Due i cortei che stamattina hanno attraversato il centro di Genova. Il primo, partito dal Terminal Traghetti in via Milano, era aperto dallo striscione “No alla libertà di licenziare. L’art. 18 non si tocca”, e l’altro dai Giardini di piazza Brignole dove ha fatto da apripista lo striscione “Via la manovra classista e depressiva. Via il governo che affossa l’Italia”.
Durante il corteo, i manifestanti hanno lasciato una gigantografia davanti alla Prefettura per ricordare gli eccidi e le barbarie che hanno segnato gli anni dal 1943 alla Liberazione, mentre il corteo del levante ha deposto una grande corona di fiori al Sacrario del ponte Monumentale. Alla manifestazione del capoluogo ligure hanno partecipato, tra gli altri, Massimo D’Alema presidente del Copasir, Marta Vincenzi sindaco di Genova, Alessandro Repetto presidente Provincia di Genova e Claudio Burlando presidente Regione Liguria.

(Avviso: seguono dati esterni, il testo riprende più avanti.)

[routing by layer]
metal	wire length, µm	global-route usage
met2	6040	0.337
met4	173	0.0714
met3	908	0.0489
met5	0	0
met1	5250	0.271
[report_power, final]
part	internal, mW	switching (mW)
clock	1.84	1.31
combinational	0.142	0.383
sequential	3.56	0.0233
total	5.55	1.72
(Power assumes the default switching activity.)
## config.mk

```make
export PLATFORM = sky130hd
export DESIGN_NAME = rotary_knob_setting_decoder_flat
export DESIGN_NICKNAME = d
export VERILOG_FILES = /design/src/design/rksd_pkg.sv /design/src/design/rksd_ifs.sv /design/src/design/rksd_knob_step.sv /design/src/design/rksd_core.sv /design/src/design/rotary_knob_setting_decoder.sv /design/src/flat_wrapper.sv
export SDC_FILE = /design/constraint.sdc
export NUM_CORES = 1
export LEC_CHECK = 0
export BUFFER_PORTS_ARGS = -buffer_cell sky130_fd_sc_hd__buf_2
export CORE_AREA = 8 8 98 74
export CTS_BUF_LIST = sky130_fd_sc_hd__clkbuf_8
export DETAILED_ROUTE_END_ITERATION = 10
export DIE_AREA = 0 0 106 82
export HOLD_SLACK_MARGIN = 0.08
export PLACE_DENSITY = 0.74
export SLEW_MARGIN = 15
export SYNTH_ARGS = -nofsm -noshare
export SYNTH_HDL_FRONTEND = slang
export SYNTH_SLANG_ARGS = --single-unit
```

## constraint.sdc

```tcl
create_clock -name clk -period 2.95 [get_ports clk]
set_input_delay 0.4425 -clock clk [delete_from_list [all_inputs] [get_ports clk]]
set_output_delay 0.4425 -clock clk [all_outputs]
set_load 0.05 [all_outputs]
```

## src/design/rksd_pkg.sv

```systemverilog
// ----------------------------------------------------------------------------
// rksd_pkg
// Shared widths, limits, register indexes and types for the rotary knob
// setting decoder.
// ----------------------------------------------------------------------------
package rksd_pkg;

	// Raw scan and knob widths
	localparam int SCAN_W    = 8;
	localparam int KNOB_W    = 2;
	localparam int KNOBS_W   = 3 * KNOB_W;

	// Every setting register is held on four bits
	localparam int SET_W     = 4;
	localparam int WAVE_OUT_W = 2;
	localparam int BPOS_W    = 3;

	// Setting limits
	localparam int VOL_TOP    = 12;
	localparam int VOL_BOTTOM = 0;
	localparam int OCT_TOP    = 8;
	localparam int OCT_BOTTOM = 2;

	// Reset values of the settings
	localparam logic [SET_W-1:0]   VOL_RESET    = SET_W'(8);
	localparam logic [SET_W-1:0]   OCT_RESET    = SET_W'(4);
	localparam logic [SET_W-1:0]   OFFSET_RESET = 4'hC;
	localparam logic [KNOBS_W-1:0] KNOBS_RESET  = '1;

	// Defaults of the top level parameters
	localparam int WAVE_COUNT_DEF = 4;
	localparam int WAVE_RESET_DEF = 0;

	// Quadrature codes of one knob
	localparam logic [KNOB_W-1:0] Q_00 = 2'b00;
	localparam logic [KNOB_W-1:0] Q_01 = 2'b01;
	localparam logic [KNOB_W-1:0] Q_10 = 2'b10;
	localparam logic [KNOB_W-1:0] Q_11 = 2'b11;

	// Configuration port
	localparam int CFG_IDX_W  = 2;
	localparam int CFG_DATA_W = BPOS_W;

	typedef enum logic [CFG_IDX_W-1:0] {
		REG_RECEIVER_MODE  = 2'd0,
		REG_BOARD_POSITION = 2'd1
	} cfg_reg_t;

	// Outcome of one knob for one scan
	typedef struct packed {
		logic             changed;
		logic [SET_W-1:0] next;
	} knob_upd_t;

endpackage

```

## src/design/rksd_ifs.sv

```systemverilog
// ----------------------------------------------------------------------------
// rksd interfaces
// Valid/ready channels of the decoder: scan input, result output and
// configuration writes.
// ----------------------------------------------------------------------------

// Scan request channel
interface rksd_scan_if;
	logic                        valid;
	logic                        ready;
	logic [rksd_pkg::SCAN_W-1:0] knob_bits;

	modport source (output valid, output knob_bits, input ready);
	modport sink (input valid, input knob_bits, output ready);
endinterface

// Result request channel
interface rksd_result_if;
	logic                             valid;
	logic                             ready;
	logic [rksd_pkg::SET_W-1:0]       volume_level;
	logic [rksd_pkg::SET_W-1:0]       octave_value;
	logic [rksd_pkg::WAVE_OUT_W-1:0]  wave_select;
	logic signed [rksd_pkg::SET_W-1:0] octave_offset;
	logic                             octave_event;

	modport source (output valid, output volume_level, output octave_value,
		output wave_select, output octave_offset, output octave_event, input ready);
	modport sink (input valid, input volume_level, input octave_value,
		input wave_select, input octave_offset, input octave_event, output ready);
endinterface

// Configuration write channel
interface rksd_cfg_if;
	logic                            valid;
	logic                            ready;
	logic [rksd_pkg::CFG_IDX_W-1:0]  index;
	logic [rksd_pkg::CFG_DATA_W-1:0] data;

	modport source (output valid, output index, output data, input ready);
	modport sink (input valid, input index, input data, output ready);
endinterface

```

## src/design/rksd_knob_step.sv

```systemverilog
// ----------------------------------------------------------------------------
// rksd_knob_step
// Quadrature decode of one knob against its previous bits, with a
// saturating step of the setting it drives.
// ----------------------------------------------------------------------------
module rksd_knob_step #(
	parameter int TOP    = 1,
	parameter int BOTTOM = 0
) (
	input  logic [rksd_pkg::KNOB_W-1:0] cur,
	input  logic [rksd_pkg::KNOB_W-1:0] prev,
	input  logic [rksd_pkg::SET_W-1:0]  val,
	output rksd_pkg::knob_upd_t         upd
);
	import rksd_pkg::*;

	logic up;
	logic down;

	// Decode direction: 11->10 and 00->01 count up, 01->00 and 10->11 down
	assign up   = (prev == Q_11 && cur == Q_10) || (prev == Q_00 && cur == Q_01);
	assign down = (prev == Q_01 && cur == Q_00) || (prev == Q_10 && cur == Q_11);

	// Step the setting, drop a count past a limit
	always_comb begin
		upd.changed = (cur != prev);
		upd.next    = val;
		if (up && val < SET_W'(TOP)) begin
			upd.next = val + SET_W'(1);
		end else if (down && val > SET_W'(BOTTOM)) begin
			upd.next = val - SET_W'(1);
		end
	end

endmodule

```

## src/design/rksd_core.sv

```systemverilog
// ----------------------------------------------------------------------------
// rksd_core
// Scan input register, setting state, decode logic and result register.
// ----------------------------------------------------------------------------
module rksd_core #(
	parameter int WAVE_COUNT = rksd_pkg::WAVE_COUNT_DEF,
	parameter int WAVE_RESET = rksd_pkg::WAVE_RESET_DEF
) (
	input  logic                        clk,
	input  logic                        arst_n,
	input  logic                        receiver_mode,
	input  logic [rksd_pkg::BPOS_W-1:0] board_position,
	rksd_scan_if.sink                   scan,
	rksd_result_if.source               result
);
	import rksd_pkg::*;

	localparam int WRAP_DEPTH = 2 ** SET_W;

	logic               valid_s1;
	logic [KNOBS_W-1:0] knobs_s1;
	logic               valid_s2;
	logic               load_s2;
	logic               adv_s2;

	logic [KNOBS_W-1:0] prev_q;
	logic [SET_W-1:0]   vol_q;
	logic [SET_W-1:0]   oct_q;
	logic [SET_W-1:0]   wave_q;
	logic [SET_W-1:0]   offset_q;

	knob_upd_t vol_upd;
	knob_upd_t oct_upd;
	knob_upd_t wave_upd;

	logic [SET_W-1:0] vol_next;
	logic [SET_W-1:0] oct_next;
	logic [SET_W-1:0] wave_next;
	logic [SET_W-1:0] offset_next;
	logic [SET_W-1:0] wave_wrap [WRAP_DEPTH];

	logic [SET_W-1:0]      vol_s2;
	logic [SET_W-1:0]      oct_s2;
	logic [WAVE_OUT_W-1:0] wave_s2;
	logic [SET_W-1:0]      offset_s2;
	logic                  event_s2;

	// Handshake: result stage frees when empty or taken
	assign adv_s2     = !valid_s2 || result.ready;
	assign load_s2    = valid_s1 && adv_s2;
	assign scan.ready = !valid_s1 || adv_s2;

	// Scan input register
	always_ff @(posedge clk or negedge arst_n) begin
		if (!arst_n) begin
			valid_s1 <= 1'b0;
		end else if (scan.valid && scan.ready) begin
			valid_s1 <= 1'b1;
		end else if (adv_s2) begin
			valid_s1 <= 1'b0;
		end
	end

	always_ff @(posedge clk) begin
		if (scan.valid && scan.ready) begin
			knobs_s1 <= scan.knob_bits[KNOBS_W-1:0];
		end
	end

	// Per-knob decode
	rksd_knob_step #(.TOP(VOL_TOP), .BOTTOM(VOL_BOTTOM)) u_vol (
		.cur  (knobs_s1[1:0]),
		.prev (prev_q[1:0]),
		.val  (vol_q),
		.upd  (vol_upd)
	);

	rksd_knob_step #(.TOP(OCT_TOP), .BOTTOM(OCT_BOTTOM)) u_oct (
		.cur  (knobs_s1[3:2]),
		.prev (prev_q[3:2]),
		.val  (oct_q),
		.upd  (oct_upd)
	);

	rksd_knob_step #(.TOP(WAVE_COUNT - 1), .BOTTOM(0)) u_wave (
		.cur  (knobs_s1[5:4]),
		.prev (prev_q[5:4]),
		.val  (wave_q),
		.upd  (wave_upd)
	);

	// Wrap table for the waveform index
	for (genvar i = 0; i < WRAP_DEPTH; i++) begin : g_wrap
		assign wave_wrap[i] = SET_W'(i % WAVE_COUNT);
	end

	// Next settings
	always_comb begin
		vol_next    = vol_upd.changed ? vol_upd.next : vol_q;
		oct_next    = oct_upd.changed ? oct_upd.next : oct_q;
		wave_next   = wave_upd.changed ? wave_wrap[wave_upd.next] : wave_q;
		offset_next = oct_upd.changed ? (SET_W'(board_position) - oct_upd.next) : offset_q;
		if (!receiver_mode) begin
			vol_next = '0;
		end
	end

	// Setting state
	always_ff @(posedge clk or negedge arst_n) begin
		if (!arst_n) begin
			prev_q   <= KNOBS_RESET;
			vol_q    <= VOL_RESET;
			oct_q    <= OCT_RESET;
			wave_q   <= SET_W'(WAVE_RESET);
			offset_q <= OFFSET_RESET;
		end else if (load_s2) begin
			prev_q   <= knobs_s1;
			vol_q    <= vol_next;
			oct_q    <= oct_next;
			wave_q   <= wave_next;
			offset_q <= offset_next;
		end
	end

	// Result register
	always_ff @(posedge clk or negedge arst_n) begin
		if (!arst_n) begin
			valid_s2 <= 1'b0;
		end else if (adv_s2) begin
			valid_s2 <= valid_s1;
		end
	end

	always_ff @(posedge clk) begin
		if (load_s2) begin
			vol_s2    <= vol_next;
			oct_s2    <= oct_next;
			wave_s2   <= wave_next[WAVE_OUT_W-1:0];
			offset_s2 <= offset_next;
			event_s2  <= oct_upd.changed;
		end
	end

	assign result.valid         = valid_s2;
	assign result.volume_level  = vol_s2;
	assign result.octave_value  = oct_s2;
	assign result.wave_select   = wave_s2;
	assign result.octave_offset = offset_s2;
	assign result.octave_event  = event_s2;

`ifndef SYNTHESIS
	a_oct_range: assert property (@(posedge clk) disable iff (!arst_n)
		oct_q >= SET_W'(OCT_BOTTOM) && oct_q <= SET_W'(OCT_TOP))
		else $error("octave setting left its limits");

	a_vol_range: assert property (@(posedge clk) disable iff (!arst_n)
		vol_q <= SET_W'(VOL_TOP))
		else $error("volume setting above its top");

	a_wave_range: assert property (@(posedge clk) disable iff (!arst_n)
		int'(wave_q) < WAVE_COUNT || wave_q == SET_W'(WAVE_RESET))
		else $error("waveform index out of range");

	a_result_load: assert property (@(posedge clk) disable iff (!arst_n)
		load_s2 |=> valid_s2)
		else $error("decoded scan did not reach the result register");
`endif

endmodule

```

## src/design/rotary_knob_setting_decoder.sv

```systemverilog
// ----------------------------------------------------------------------------
// rotary_knob_setting_decoder
// Decodes three quadrature knobs (volume, octave, waveform) from raw scans
// of the knob rows into saturating settings, one result per scan.
// ----------------------------------------------------------------------------
// Usage:
//   scan   : one request per scan of the knob rows, knob_bits[5:0] used.
//   result : one request per scan with volume, octave, waveform index,
//            octave offset and the octave change flag after that scan.
//   cfg    : register writes, index 0 receiver_mode, 1 board_position;
//            always ready, other indexes are ignored. Write only while
//            no scan is in flight.
// A scan is held in the scan register and then in the result register,
// where its result can be taken. A scan is taken every cycle while the
// receiver takes the results; the rate is set by the single state update
// per scan.
// When the receiver stalls, the result register holds and one more scan
// is taken into the scan register; after that scan.ready drops.
// Reset clears both stages, sets volume 8, octave 4, waveform WAVE_RESET,
// offset -4, previous knob bits all ones and both registers to zero.
// ----------------------------------------------------------------------------
module rotary_knob_setting_decoder #(
	parameter int WAVE_COUNT = rksd_pkg::WAVE_COUNT_DEF,
	parameter int WAVE_RESET = rksd_pkg::WAVE_RESET_DEF
) (
	input  logic          clk,
	input  logic          arst_n,
	rksd_scan_if.sink     scan,
	rksd_result_if.source result,
	rksd_cfg_if.sink      cfg
);
	import rksd_pkg::*;

	logic              receiver_mode_q;
	logic [BPOS_W-1:0] board_position_q;

	assign cfg.ready = 1'b1;

	// Decode register writes
	always_ff @(posedge clk or negedge arst_n) begin
		if (!arst_n) begin
			receiver_mode_q  <= 1'b0;
			board_position_q <= '0;
		end else if (cfg.valid && cfg.ready) begin
			unique case (cfg.index)
				REG_RECEIVER_MODE: begin
					receiver_mode_q <= cfg.data[0];
				end
				REG_BOARD_POSITION: begin
					board_position_q <= cfg.data[BPOS_W-1:0];
				end
				default: begin
				end
			endcase
		end
	end

	rksd_core #(
		.WAVE_COUNT (WAVE_COUNT),
		.WAVE_RESET (WAVE_RESET)
	) u_core (
		.clk            (clk),
		.arst_n         (arst_n),
		.receiver_mode  (receiver_mode_q),
		.board_position (board_position_q),
		.scan           (scan),
		.result         (result)
	);

endmodule
```

## src/flat_wrapper.sv

```systemverilog
// flat-port wrapper written by rule: the top's interface ports become plain ports
module rotary_knob_setting_decoder_flat import rksd_pkg::*;
#(
	parameter int WAVE_COUNT = rksd_pkg::WAVE_COUNT_DEF,
	parameter int WAVE_RESET = rksd_pkg::WAVE_RESET_DEF
)
  (clk, arst_n, scan_valid, scan_knob_bits, scan_ready, result_valid, result_volume_level, result_octave_value, result_wave_select, result_octave_offset, result_octave_event, result_ready, cfg_valid, cfg_index, cfg_data, cfg_ready);
  rksd_scan_if scan_i ();
  rksd_result_if result_i ();
  rksd_cfg_if cfg_i ();
  input  logic clk;
  input  logic arst_n;
  input wire logic [$bits(scan_i.valid)-1:0] scan_valid;
  input wire logic [$bits(scan_i.knob_bits)-1:0] scan_knob_bits;
  output wire logic [$bits(scan_i.ready)-1:0] scan_ready;
  output wire logic [$bits(result_i.valid)-1:0] result_valid;
  output wire logic [$bits(result_i.volume_level)-1:0] result_volume_level;
  output wire logic [$bits(result_i.octave_value)-1:0] result_octave_value;
  output wire logic [$bits(result_i.wave_select)-1:0] result_wave_select;
  output wire logic [$bits(result_i.octave_offset)-1:0] result_octave_offset;
  output wire logic [$bits(result_i.octave_event)-1:0] result_octave_event;
  input wire logic [$bits(result_i.ready)-1:0] result_ready;
  input wire logic [$bits(cfg_i.valid)-1:0] cfg_valid;
  input wire logic [$bits(cfg_i.index)-1:0] cfg_index;
  input wire logic [$bits(cfg_i.data)-1:0] cfg_data;
  output wire logic [$bits(cfg_i.ready)-1:0] cfg_ready;
  assign scan_i.valid = scan_valid;
  assign scan_i.knob_bits = scan_knob_bits;
  assign scan_ready = scan_i.ready;
  assign result_valid = result_i.valid;
  assign result_volume_level = result_i.volume_level;
  assign result_octave_value = result_i.octave_value;
  assign result_wave_select = result_i.wave_select;
  assign result_octave_offset = result_i.octave_offset;
  assign result_octave_event = result_i.octave_event;
  assign result_i.ready = result_ready;
  assign cfg_i.valid = cfg_valid;
  assign cfg_i.index = cfg_index;
  assign cfg_i.data = cfg_data;
  assign cfg_ready = cfg_i.ready;
  rotary_knob_setting_decoder #(.WAVE_COUNT(WAVE_COUNT), .WAVE_RESET(WAVE_RESET)) u_core (.clk(clk), .arst_n(arst_n), .scan(scan_i), .result(result_i), .cfg(cfg_i));
endmodule
```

Proteste e cortei hanno interessato anche gli altri capoluoghi di provincia liguri Savona, La Spezia e Imperia. Per Vera Lamonica, segretaria nazionale Cgil, “lo sciopero di oggi è stato indetto per dire no alla politica di questo governo, a un governo che è esso stesso un problema per il paese, per dire che l’Italia ha bisogno di sviluppo, crescita, equità e giustizia, ossia tutto il contrario di quello che il governo sta facendo con questa manovra. Chiediamo cambiamenti, presentiamo proposte e ci auguriamo che il Parlamento ritrovi la capacità di ascoltare il paese, ascolti e modifichi le misure dell'esecutivo, misure sbagliate, inefficaci, persecutorie e punitive verso il lavoro”.